= Jewish male menstruation =

Belief that Jewish males menstruate

Jewish male menstruation is the antisemitic pejorative notion that Jewish males experience menstrual periods, or periodic bleeding. This belief was popular among Christians across Europe throughout the late medieval and early modern periods, including in Great Britain, Germany, and Spain. Common ways that Jewish men supposedly menstruated were through nosebleeds, urination, and hemorrhoids. The ability to menstruate was not associated with having a uterus. The first written mention of this purported phenomenon was in Jacques de Vitry’s Historia Orientalis in 1219. These attitudes have roots in both humorism and antisemitic Christian religious beliefs.

In the late 19th and early 20th century, contemporaries such as sexologist and physician Magnus Hirschfeld, physician Havelock Ellis, and neurologist and founder of psychoanalysis Sigmund Freud have expressed belief in the phenomenon of male menstruation, less specific than Jewish male menstruation, with Freud having claimed to experience male menstruation himself.

== Influences of Humorism ==
In the era of Hippocrates until around the 1850s, it was believed that health was based on equilibrium among the four ‘humours’: black bile, yellow bile, phlegm, and blood, under a system of medicine called Humorism. A common way to restore equilibrium if someone was ill was through bloodletting, to let an excess of blood, or ‘impure’ or ‘bad’ blood exit, thereby restoring equilibrium. There was also a common belief that women did this naturally, through menstruation. Men, meanwhile, needed to participate in bloodletting activities to remove the impure blood manually, if ill. If not ill, it was believed that men had a naturally higher body temperature, which rid the blood of impurities, while women were naturally cooler, and therefore had to menstruate to get rid of the impurities.

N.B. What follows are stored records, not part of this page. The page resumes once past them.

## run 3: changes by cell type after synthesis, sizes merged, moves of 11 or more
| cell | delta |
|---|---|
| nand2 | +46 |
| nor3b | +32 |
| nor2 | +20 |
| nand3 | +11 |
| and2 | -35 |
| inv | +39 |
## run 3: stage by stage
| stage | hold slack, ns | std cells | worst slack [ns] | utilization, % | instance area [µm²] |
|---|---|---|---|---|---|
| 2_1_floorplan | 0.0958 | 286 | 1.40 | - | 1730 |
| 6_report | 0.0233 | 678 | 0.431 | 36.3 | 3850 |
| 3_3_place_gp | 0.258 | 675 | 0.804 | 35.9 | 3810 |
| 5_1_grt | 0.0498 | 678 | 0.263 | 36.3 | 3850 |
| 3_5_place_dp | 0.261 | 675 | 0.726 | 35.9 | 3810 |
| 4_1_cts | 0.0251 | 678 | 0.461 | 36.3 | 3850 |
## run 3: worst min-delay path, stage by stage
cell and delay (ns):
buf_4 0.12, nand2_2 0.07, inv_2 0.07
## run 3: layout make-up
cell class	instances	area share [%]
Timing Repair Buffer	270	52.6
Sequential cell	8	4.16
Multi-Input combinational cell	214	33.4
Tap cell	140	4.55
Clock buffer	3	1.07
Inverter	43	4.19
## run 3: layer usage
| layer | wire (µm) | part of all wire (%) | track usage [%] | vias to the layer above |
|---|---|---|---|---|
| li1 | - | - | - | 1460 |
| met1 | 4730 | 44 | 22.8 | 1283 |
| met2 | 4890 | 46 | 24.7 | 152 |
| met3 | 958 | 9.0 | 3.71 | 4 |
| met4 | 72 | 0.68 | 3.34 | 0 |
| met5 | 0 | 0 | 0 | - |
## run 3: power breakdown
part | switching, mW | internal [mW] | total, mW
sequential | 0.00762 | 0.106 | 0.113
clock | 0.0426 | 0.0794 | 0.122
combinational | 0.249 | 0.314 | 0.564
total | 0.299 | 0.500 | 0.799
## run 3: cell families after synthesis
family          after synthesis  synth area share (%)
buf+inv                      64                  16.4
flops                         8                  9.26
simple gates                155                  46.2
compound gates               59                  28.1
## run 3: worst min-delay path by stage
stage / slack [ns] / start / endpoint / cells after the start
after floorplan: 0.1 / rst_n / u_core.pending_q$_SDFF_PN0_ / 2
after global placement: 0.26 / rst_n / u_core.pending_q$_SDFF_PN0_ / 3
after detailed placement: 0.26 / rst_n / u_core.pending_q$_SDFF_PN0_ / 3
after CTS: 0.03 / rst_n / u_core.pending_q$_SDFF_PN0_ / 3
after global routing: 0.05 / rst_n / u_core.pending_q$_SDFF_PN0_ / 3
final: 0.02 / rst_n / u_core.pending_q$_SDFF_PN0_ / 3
`src/rtl/uart_rx_param.sv`:
```
// uart_rx_param: UART receiver with a 3-flop rx synchronizer and a 3-sample majority vote per bit.
// Define UART_RX_PARITY_EN to add one parity bit per frame (PARITY_ODD picks odd/even).
//
// state     | meaning
// ----------+-------------------------------------------------------------
// IDLE      | line idle, baud counter held at 0, waiting for a falling edge
// START     | validating the start bit; a high vote is a glitch
// DATA      | shifting in DATA_BITS votes, LSB first
// PARITY    | capturing the parity vote (parity build only)
// STOP      | capturing STOP_BITS votes; the last one closes the frame
// WAIT_IDLE | line still low after the frame (break), waiting for it to rise
module uart_rx_param #(
  parameter int CLK_FREQ   = 96_000_000,
  parameter int UART_BPS   = 115200,
  parameter int DATA_BITS  = 8,
  parameter int STOP_BITS  = 1,
  parameter int PARITY_ODD = 0
) (
  input  logic                 sys_clk,
  input  logic                 sys_rst,
  input  logic                 rx,
  output logic [DATA_BITS-1:0] po_data,
  output logic                 po_flag,
  output logic                 frame_err,
  output logic                 parity_err,
  output logic                 break_det
);

  localparam int BAUD_CNT_MAX = CLK_FREQ / UART_BPS;
  localparam int MID          = BAUD_CNT_MAX / 2 - 1;
  localparam int CW           = $clog2(BAUD_CNT_MAX);

  localparam logic [CW-1:0] CNT_LAST = CW'(BAUD_CNT_MAX - 1);
  localparam logic [CW-1:0] CNT_S0   = CW'(MID - 1);
  localparam logic [CW-1:0] CNT_S1   = CW'(MID);
  localparam logic [CW-1:0] CNT_S2   = CW'(MID + 1);
  localparam logic [2:0]    DATA_LAST = 3'(DATA_BITS - 1);
  localparam logic [2:0]    STOP_LAST = 3'(STOP_BITS - 1);

  // An illegal parameter set leaves the receiver parked in IDLE.
  localparam bit CFG_OK = (DATA_BITS >= 5) && (DATA_BITS <= 8) &&
                          (STOP_BITS == 1 || STOP_BITS == 2) &&
                          (PARITY_ODD == 0 || PARITY_ODD == 1) &&
                          (BAUD_CNT_MAX >= 8);

`ifdef UART_RX_PARITY_EN
  typedef enum logic [2:0] {
    S_IDLE, S_START, S_DATA, S_PARITY, S_STOP, S_WAIT_IDLE
  } state_t;
`else
  typedef enum logic [2:0] {
    S_IDLE, S_START, S_DATA, S_STOP, S_WAIT_IDLE
  } state_t;
`endif

  state_t state, state_next;

  logic rx_s1, rx_s2, rx_sync, rx_d;
  logic fall_edge;
  logic [CW-1:0] baud_cnt;
  logic samp_a, samp_b, samp_tick, vote;
  logic [2:0] bit_cnt;
  logic bit_last;
  logic [DATA_BITS-1:0] shift_reg;
  logic stop_bad, first_stop, stop1_vote;
  logic shift_en, stop_en, frame_done;
  logic par_zero;

  always_ff @(posedge sys_clk) begin
    if (sys_rst) begin
      rx_s1   <= 1'b1;
      rx_s2   <= 1'b1;
      rx_sync <= 1'b1;
      rx_d    <= 1'b1;
    end else begin
      rx_s1   <= rx;
      rx_s2   <= rx_s1;
      rx_sync <= rx_s2;
      rx_d    <= rx_sync;
    end
  end

  assign fall_edge = rx_d & ~rx_sync;

  always_ff @(posedge sys_clk) begin
    if (sys_rst || state == S_IDLE) begin
      baud_cnt <= '0;
    end else if (baud_cnt == CNT_LAST) begin
      baud_cnt <= '0;
    end else begin
      baud_cnt <= baud_cnt + CW'(1);
    end
  end

  // Two early samples are stored; the third is the live synchronized line.
  always_ff @(posedge sys_clk) begin
    if (sys_rst) begin
      samp_a <= 1'b1;
      samp_b <= 1'b1;
    end else begin
      if (baud_cnt == CNT_S0) samp_a <= rx_sync;
      if (baud_cnt == CNT_S1) samp_b <= rx_sync;
    end
  end

  assign samp_tick = (state != S_IDLE) && (baud_cnt == CNT_S2);
  assign vote      = (samp_a & samp_b) | (samp_a & rx_sync) | (samp_b & rx_sync);
  assign bit_last  = (state == S_DATA) ? (bit_cnt == DATA_LAST) : (bit_cnt == STOP_LAST);

  always_ff @(posedge sys_clk) begin
    if (sys_rst || state == S_IDLE) begin
      bit_cnt <= '0;
    end else if (samp_tick && (state == S_DATA || state == S_STOP)) begin
      bit_cnt <= bit_last ? 3'd0 : bit_cnt + 3'd1;
    end
  end

  always_ff @(posedge sys_clk) begin
    if (sys_rst) begin
      state <= S_IDLE;
    end else begin
      state <= state_next;
    end
  end

  always_comb begin
    state_next = state;
    case (state)
      S_IDLE:      if (fall_edge && CFG_OK) state_next = S_START;
      S_START:     if (samp_tick) state_next = vote ? S_IDLE : S_DATA;
      S_DATA: begin
        if (samp_tick && bit_last) begin
`ifdef UART_RX_PARITY_EN
          state_next = S_PARITY;
`else
          state_next = S_STOP;
`endif
        end
      end
`ifdef UART_RX_PARITY_EN
      S_PARITY:    if (samp_tick) state_next = S_STOP;
`endif
      S_STOP:      if (samp_tick && bit_last) state_next = rx_sync ? S_IDLE : S_WAIT_IDLE;
      S_WAIT_IDLE: if (rx_sync) state_next = S_IDLE;
      default:     state_next = S_IDLE;
    endcase
  end

`ifdef UART_RX_PARITY_EN
  logic par_en;
`endif

  always_comb begin
    shift_en   = 1'b0;
    stop_en    = 1'b0;
    frame_done = 1'b0;
`ifdef UART_RX_PARITY_EN
    par_en     = 1'b0;
`endif
    case (state)
      S_DATA:   shift_en = samp_tick;
`ifdef UART_RX_PARITY_EN
      S_PARITY: par_en   = samp_tick;
`endif
      S_STOP: begin
        stop_en    = samp_tick;
        frame_done = samp_tick & bit_last;
      end
      default: ;
    endcase
  end

  always_ff @(posedge sys_clk) begin
    if (sys_rst) begin
      shift_reg <= '0;
    end else if (shift_en) begin
      shift_reg <= {vote, shift_reg[DATA_BITS-1:1]};
    end
  end

  always_ff @(posedge sys_clk) begin
    if (sys_rst || state == S_START) begin
      stop_bad   <= 1'b0;
      first_stop <= 1'b1;
    end else if (stop_en) begin
      if (!vote) stop_bad <= 1'b1;
      if (bit_cnt == 3'd0) first_stop <= vote;
    end
  end

  // With one stop bit the first stop vote is the one being taken right now.
  assign stop1_vote = (bit_cnt == 3'd0) ? vote : first_stop;

`ifdef UART_RX_PARITY_EN
  localparam logic PAR_ODD = (PARITY_ODD != 0);
  logic parity_bit;

  always_ff @(posedge sys_clk) begin
    if (sys_rst) begin
      parity_bit <= 1'b0;
    end else if (par_en) begin
      parity_bit <= vote;
    end
  end

  always_ff @(posedge sys_clk) begin
    if (sys_rst) begin
      parity_err <= 1'b0;
    end else begin
      parity_err <= frame_done & (^shift_reg ^ parity_bit ^ PAR_ODD);
    end
  end

  assign par_zero = ~parity_bit;
`else
  assign parity_err = 1'b0;
  assign par_zero   = 1'b1;
`endif

  always_ff @(posedge sys_clk) begin
    if (sys_rst) begin
      po_data   <= '0;
      po_flag   <= 1'b0;
      frame_err <= 1'b0;
      break_det <= 1'b0;
    end else begin
      po_flag   <= frame_done;
      frame_err <= frame_done & (stop_bad | ~vote);
      break_det <= frame_done & ~(|shift_reg) & ~stop1_vote & par_zero;
      if (frame_done) po_data <= shift_reg;
    end
  end

endmodule

```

However, it was believed that Jewish men were more like women, and had a lower body temperature, and therefore had to menstruate, typically through nosebleeds, bleeding hemorrhoids, or urination, in order to expel impure blood.

== Religious basis ==
Much of the basis for why Jewish men supposedly experienced menstruation was entrenched in religious beliefs, specifically Christian beliefs. Many Christians believed that Jewish people were responsible for Jesus Christ’s death, a belief known as Jewish deicide. There are many versions of how this relates to their supposed experience of menstruation. Under some tellings, Jewish people had been struck on their rear ends for killing Jesus Christ, and the resulting wounds, plus godly intervention, meant that Jewish men in following generations would experience menstruation through bleeding hemorrhoids as punishment for Jewish people supposedly having crucified Jesus Christ.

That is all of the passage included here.